━━━ Records for this task

## src/rtl/mem_stream_reader.sv

```systemverilog
// Streams a contiguous (wrapping) range of a combinational-read word memory
// onto a valid/ready output, one word per cycle when the consumer never stalls.
module mem_stream_reader #(
    parameter int ADDR_WIDTH   = 8,
    parameter int DATA_WIDTH   = 32,
    parameter int MAX_MEM_SIZE = 128
) (
    input  logic                  clk,
    input  logic                  rst,
    input  logic                  start,
    input  logic [ADDR_WIDTH-1:0] base_adr,
    input  logic [ADDR_WIDTH-1:0] count,
    output logic [ADDR_WIDTH-1:0] rd_adr,
    input  logic [DATA_WIDTH-1:0] rd_data,
    output logic [DATA_WIDTH-1:0] out_data,
    output logic                  out_valid,
    input  logic                  out_ready,
    output logic                  busy,
    output logic                  done,
    output logic                  err
);

    typedef enum logic [1:0] {
        IDLE  = 2'd0,
        FETCH = 2'd1,
        DRAIN = 2'd2,
        DONE  = 2'd3
    } state_e;

    localparam logic [ADDR_WIDTH-1:0] LAST_ADR = ADDR_WIDTH'(MAX_MEM_SIZE - 1);
    localparam logic [ADDR_WIDTH-1:0] ONE      = ADDR_WIDTH'(1);
    localparam logic [ADDR_WIDTH:0]   MEM_SIZE = (ADDR_WIDTH + 1)'(MAX_MEM_SIZE);

    state_e                state_q,     state_d;
    logic [ADDR_WIDTH-1:0] rd_adr_q,    rd_adr_d;
    logic [ADDR_WIDTH-1:0] remaining_q, remaining_d;
    logic [DATA_WIDTH-1:0] out_data_q,  out_data_d;
    logic                  out_valid_q, out_valid_d;
    logic                  err_q,       err_d;
    logic                  load;

    always_ff @(posedge clk) begin
        if (rst) begin
            state_q     <= IDLE;
            rd_adr_q    <= '0;
            remaining_q <= '0;
            out_data_q  <= '0;
            out_valid_q <= 1'b0;
            err_q       <= 1'b0;
        end else begin
            state_q     <= state_d;
            rd_adr_q    <= rd_adr_d;
            remaining_q <= remaining_d;
            out_data_q  <= out_data_d;
            out_valid_q <= out_valid_d;
            err_q       <= err_d;
        end
    end

    always_comb begin
        state_d     = state_q;
        rd_adr_d    = rd_adr_q;
        remaining_d = remaining_q;
        out_data_d  = out_data_q;
        out_valid_d = out_valid_q;
        err_d       = 1'b0;
        // Output register can take a new word when empty or being drained now.
        load        = !out_valid_q || out_ready;

        case (state_q)
            IDLE: begin
                if (start) begin
                    if ({1'b0, base_adr} >= MEM_SIZE) begin
                        err_d = 1'b1;
                    end else if (count == '0) begin
                        state_d = DONE;
                    end else begin
                        rd_adr_d    = base_adr;
                        remaining_d = count;
                        state_d     = FETCH;
                    end
                end
            end
            FETCH: begin
                if (load) begin
                    out_data_d  = rd_data;
                    out_valid_d = 1'b1;
                    remaining_d = remaining_q - ONE;
                    rd_adr_d    = (rd_adr_q == LAST_ADR) ? '0 : rd_adr_q + ONE;
                    if (remaining_q == ONE) begin
                        state_d = DRAIN;
                    end
                end
            end
            DRAIN: begin
                if (out_valid_q && out_ready) begin
                    out_valid_d = 1'b0;
                    state_d     = DONE;
                end
            end
            DONE: begin
                state_d = IDLE;
            end
            default: begin
                state_d = IDLE;
            end
        endcase
    end

    assign rd_adr    = rd_adr_q;
    assign out_data  = out_data_q;
    assign out_valid = out_valid_q;
    assign busy      = (state_q != IDLE);
    assign done      = (state_q == DONE);
    assign err       = err_q;

endmodule

```

## config.mk

```make
export PLATFORM = sky130hd
export DESIGN_NAME = mem_stream_reader
export DESIGN_NICKNAME = d
export VERILOG_FILES = /design/src/rtl/mem_stream_reader.sv
export SDC_FILE = /design/constraint.sdc
export NUM_CORES = 1
export LEC_CHECK = 0
export CAP_MARGIN = 15
export CORE_MARGIN = 2
export CORE_UTILIZATION = 41
export CTS_BUF_LIST = sky130_fd_sc_hd__clkbuf_8
export CTS_CLUSTER_DIAMETER = 150
export DETAILED_ROUTE_END_ITERATION = 8
export HOLD_SLACK_MARGIN = 0.06
export PLACE_DENSITY = 0.77
export SETUP_SLACK_MARGIN = 0.4
export SLEW_MARGIN = 20
export SYNTH_ARGS = -nofsm -noshare
export SYNTH_HDL_FRONTEND = slang
export SYNTH_SLANG_ARGS = --single-unit
```

## constraint.sdc

```tcl
create_clock -name clk -period 1.5 [get_ports clk]
set_input_delay 0.3 -clock clk [delete_from_list [all_inputs] [get_ports clk]]
set_output_delay 0.3 -clock clk [all_outputs]
set_load 0.01 [all_outputs]
```

Word-level counts from Yosys, hierarchy flattened
Index checks and enable logic that the tools add are counted.

word-level totals
  output and inout port bits = 44
  bits in latches = 0
  word-level logic and storage cells = 57
  register bits after elaboration = 52
  bits in read-only memories = 0
  bits in writable memories = 0
  input port bits = 52
  memories kept = 0

cells by class
  multiply operators = 0
  mux-type cells = 22
  bitwise logic cells = 2
  $lt $le $gt $ge = 1
  div/mod/pow operators = 0
  reduce and logical (&&, ||, !) cells = 13
  add/subtract/negate cells = 2
  shifts and indexed selects = 0
  eq/ne operators = 11

operators by type and width
  kind                                                                   count
  8-bit 2-to-1 mux                                                       9
  8-bit case mux with 2 select lines                                     2
  2-bit 2-to-1 mux                                                       6
  2-bit != test, second input constant                                   6
  5-bit AND reduction                                                    2
  8-bit by 1-bit adder with 8-bit output, second input constant          1
  8-bit by 1-bit equality test with 1-bit output, second input constant  1
  8-bit by 7-bit equality test with 1-bit output, second input constant  1
  8-bit >= comparator, second input constant                             1
  8-bit zero test                                                        1
  2-bit case mux with 4 select lines                                     1
  8-bit by 1-bit subtractor with 8-bit output, second input constant     1
  2-bit nonzero test                                                     3
  2-bit equality test, second input constant                             2
  1-bit 2-to-1 mux                                                       3
  3-bit AND reduction                                                    1
  3-bit OR reduction                                                     1
  2-bit by 1-bit equality test with 1-bit output, second input constant  1
  2-bit zero test                                                        1
  1-bit NOT                                                              2
  1-bit case mux with 2 select lines                                     1
  2-bit AND reduction                                                    1
  1-bit logical AND                                                      1
  1-bit zero test                                                        1
  1-bit logical OR                                                       1

Depth between registers and ports, before layout
  depth after elaboration = 5
  mapped depth = 8
  gate-level depth less buffers = 6

Worst setup path before layout
OpenSTA, ideal clock, no wires.

  kind = register to register
  start point = reg state_q[0]
  end point = reg rd_adr_q[2], in the netlist rd_adr[2]
  clock period less this slack = 1.695 ns
  setup time = 0.134 ns
  stages on the path, launching flop included = 8
  setup slack = -0.195 ns
  data arrival time = 1.561 ns
  buffers on the path = 1
  data required time = 1.366 ns
  cell sequence = dfxtp_1 -> inv_1 -> ha_1 -> inv_1 -> o211ai_1 -> buf_4 -> o311ai_0 -> o31ai_1

between the ends
  word-level cells in the longest chain between the ends = 3
  elaborated cells on any way between the ends = 9
  those cells by class = eq/ne (5); mux (1); reduce/logical (3)

ends and longest elaborated chain
  item                                                                                      line  source
  start, declared                                                                           34    state_e state_q, state_d;
  start signal, assigned                                                                    51    state_q <= state_d;
  2-bit by 1-bit equality test with 1-bit output / 2-bit zero test (equally long branches)  70    case (state_q)
  2-bit != test (no source line) / 2-bit nonzero test (equally long branches)               -
  5-bit AND reduction (no source line)                                                      -
  end signal, assigned                                                                      52    rd_adr_q <= rd_adr_d;
  end, declared                                                                             35    logic [ADDR_WIDTH-1:0] rd_adr_q, rd_adr_d;

Parallel ways exist; a longest one is shown, timed or not.
A chain may end at the register's enable or synchronous reset.

Worst setup path in the final report
  start point = reg state_q[1]
  end point = reg rd_adr_q[0], in the netlist rd_adr[0]

Same word-level chain as after synthesis.

==> results_dict.tcl <==
set metrics [dict create \
    grtUsageTotal 0.303 \
    cp_slowest_cell "o211ai_1" \
    numCtsBuffers 5 \
    num-nets-final 533 \
    gp_congestion 0.856 \
    placeableCoreArea_sq_um 5850 \
    clock-sinks 52 \
    p_leak_nw 2.11 \
    via_per_inst 6.40 \
    synth-main-ff-cell "dfxtp_1" \
    cts_buffer_depth 2 \
    maxCapViolations 0 \
    via_count 3513 \
    yosysTopAreaCellShare 0.422 \
    setup_viol 52 \
    die_y_microns 81.5 \
    diodes 0 \
    slew_violations 0 \
    clock-root-buffer "clkbuf_8" \
    dp_cells 492 \
    die_w_microns 81.5 \
    grt_max_degree 22 \
    grt_pass1_wl_microns 15500 \
    antenna_found_initial 0 \
    whs_ns 0.455 \
    syn_inst 303 \
    post-route-period-util 1.28 \
    place_area_sq_um 3820 \
    worst_slack_ns -0.420 \
    rsz0062_at_grt "true" \
    die-area_sq_um 6650 \
    fin_cells 549 \
    cp_cell_sequence "inv_4, ha_4, inv_4, o211ai_1, buf_4, nor2_4, a311oi_1" \
    critical_path.top_delay_family "compound AO/OA/AOI/OAI gates" \
    start_util 0.421 \
    portBuffers 95 \
    fmax_mhz 521 \
    drt_wl_total_microns 14300 \
    areaGrowthSynthToFinish_pct 112 \
    crit_path_start_kind "register" \
    detail-route-antenna-nets 0 \
    critPathLaunch "state_q[1]" \
    n_fill_cell 210 \
    tritoncts "built" \
    max-slew-margin-rel 0.628 \
    grt-ovfl-total 0 \
    hold_violations 0 \
    violations "negative setup slack" \
    cp.arrival_ns 2.12 \
    path_clk_slew_ns 0.12 \
    cts_hold_buf 0 \
    worst-setup-path-type "register to register" \
    holdCritStartpoint "rst" \
    mostFrequentLayoutCell "buf_4" \
    ys_warn_count 0 \
    tightest_slew_ns 0.555 \
    stdcell_area_sq_um 5220 \
    syn_area_sq_um 2460 \
    synth_area_per_cell_sq_um 8.13 \
    synth_edf_count 0 \
    crit_top_cell "inv_4" \
    power_density_nw_per_um2 1940 \
    ys_ff_latch 52 \
    num_rows 28 \
    synth_area_leaders "dfxtp_1 42%, nand2_1 12%, a21oi_1 9.7%" \
    peakVddDrop_mv 1.23 \
    grt_pass1_vias 3147 \
    worstPathMaxFanout 7 \
    drive_gt1_frac 0.637 \
    dp_hpwl_microns 5480 \
    postLayoutCoreUtil 0.892 \
    insertion_delay_ns 0.32 \
    drcViolationCount 0 \
    syn_nets 363 \
    synth_cell_types 51 \
    wl_per_cell_microns 26.1 \
    max_stage_delay_ns 0.46 \
    htreeDepth 2 \
    synthArstFlopShare 0 \
    reg2reg_from "state_q[1]" \
    crit_buf_inv 3 \
    synth_top_cell_by_area "dfxtp_1" \
    mostFrequentLayoutCells "59 x buf_4, 50 x clkdlybuf4s50_1, 38 x buf_6" \
    min_period_ns 1.92 \
    required_ns 1.70 \
    first_pass_iters 5 \
    worstSetupEndpointType "register" \
    clock_skew_ns 0.0156 \
    outcome "finished with violations" \
    synth.yosys.seq_area_share 0.422 \
    hold_path.class "input port to register" \
    drt_iter0_markers 298 \
    pin_count 96 \
]
## state kept, by name, indices dropped and copies added (netlist names)
name / flops
out_data: 32
rd_adr: 8
remaining_q: 8
state_q: 2
err: 1
out_valid: 1
## cell usage after synthesis (all sizes together) (2+ instances only)
library cell and number:
a211o 2, inv 9, a21oi 48, a31oi 4, o211a 2, nor4 4, and4 2, nand2b 3
dfxtp 52, nand2 78, a2bb2oi 3, nor2b 2, o311ai 5, buf 8, o21ai 2, nand3 5
nor2 11, o32ai 2, a311oi 4, and3 3, a221oi 3, o211ai 2, o31ai 6, a211oi 4
clkbuf 11, ha 8, nand4 3
## cell families (layout without fill, tap and decap cells)
group | count (synthesis) | after routing | share of synthesized area
simple gates | 119 | 119 | 0.227
buf+inv | 28 | 199 | 0.0482
flops | 52 | 52 | 0.422
compound gates | 95 | 95 | 0.257
fa+ha+maj | 8 | 8 | 0.0406
mux | 1 | 1 | 0.00406
## per-layer routing
metal,global-route usage,share of wire
met5,0,0
met4,0.147,0.066
met1,0.331,0.36
met2,0.554,0.48
met3,0.0637,0.094
## final timing paths
path,to,slack [ns],depth (start not counted)
hold / removal,remaining_q[1],0.46,2
setup / recovery,rd_adr[0],-0.42,7
hold reg to reg,out_data[13],0.48,2
setup reg to reg,rd_adr[0],-0.42,7
## stage by stage
stage	setup WS [ns]	power (W)	setup TNS (ns)
2_1_floorplan	0.00948	0.00429	0
3_3_place_gp	-0.421	0.00572	-10.93
3_5_place_dp	-0.503	0.00582	-13.23
4_1_cts	-0.165	0.00831	-3.34
5_1_grt	-0.445	0.0105	-12.62
6_report	-0.420	0.0101	-10.52
## power breakdown
part           switching (W)  internal, W
clock               0.000518     0.000328
combinational        0.00348      0.00351
sequential          0.000478      0.00183
total                0.00448      0.00566
## area by class of cell
| cell class | count | area (sq um) | area share |
|---|---|---|---|
| sequential | 52 | 1110 | 0.213 |
| tap | 75 | 93.8 | 0.0180 |
| inverter | 9 | 53.8 | 0.0103 |
| clock buffer | 5 | 68.8 | 0.0132 |
| clock inverter | 3 | 20.0 | 0.00383 |
| timing repair buffer | 182 | 1890 | 0.361 |
| multi-input combinational | 223 | 1990 | 0.381 |
## repair_timing
action	4_1_cts	5_1_grt
endpoints found under the hold margin	0	0
buffers inserted	20	21
pin swaps	64	34
gates resized for setup	331	87
setup endpoints to repair	96	87
gates cloned	6	2
(Power assumes the default switching activity.)
--- src/rtl/mem_arbiter_pkg.sv ---
// mem_arbiter_pkg
//   Shared definitions for the two-master Wishbone arbiter: the FSM state
//   encoding, the data bus width and the master index type used by the
//   round-robin picker.
package mem_arbiter_pkg;

    localparam int BUS_W = 16;

    typedef enum logic [1:0] {
        ST_IDLE = 2'd0,
        ST_OWN0 = 2'd1,
        ST_OWN1 = 2'd2
    } state_t;

    typedef logic mst_idx_t;
    localparam mst_idx_t MST0 = 1'b0;
    localparam mst_idx_t MST1 = 1'b1;

endpackage

--- src/rtl/mem_arbiter_arb_rr2.sv ---
// arb_rr2
//   Two-way round-robin pick with a last-owner register.
//   Ports:
//     i_clk, i_rst_n  clock, asynchronous active-low reset
//     i_req0, i_req1  requests from master 0 / master 1
//     i_upd           a master is entering ownership this cycle
//     i_upd_idx       index of the master entering ownership
//     o_pick          index of the master to grant (valid when any request)
module arb_rr2
    import mem_arbiter_pkg::*;
(
    input  logic     i_clk,
    input  logic     i_rst_n,
    input  logic     i_req0,
    input  logic     i_req1,
    input  logic     i_upd,
    input  mst_idx_t i_upd_idx,
    output mst_idx_t o_pick
);

    mst_idx_t r_last;

    // Reset to master 1 so master 0 wins the first tie.
    always_ff @(posedge i_clk or negedge i_rst_n) begin
        if (!i_rst_n) begin
            r_last <= MST1;
        end else if (i_upd) begin
            r_last <= i_upd_idx;
        end
    end

    // On a tie the master that did not own last goes next.
    assign o_pick = (i_req0 && i_req1) ? ~r_last : (i_req1 ? MST1 : MST0);

endmodule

━━━━━━

Task objective
Number of lines above with the word "combinational": supply it alone.

Completed task
3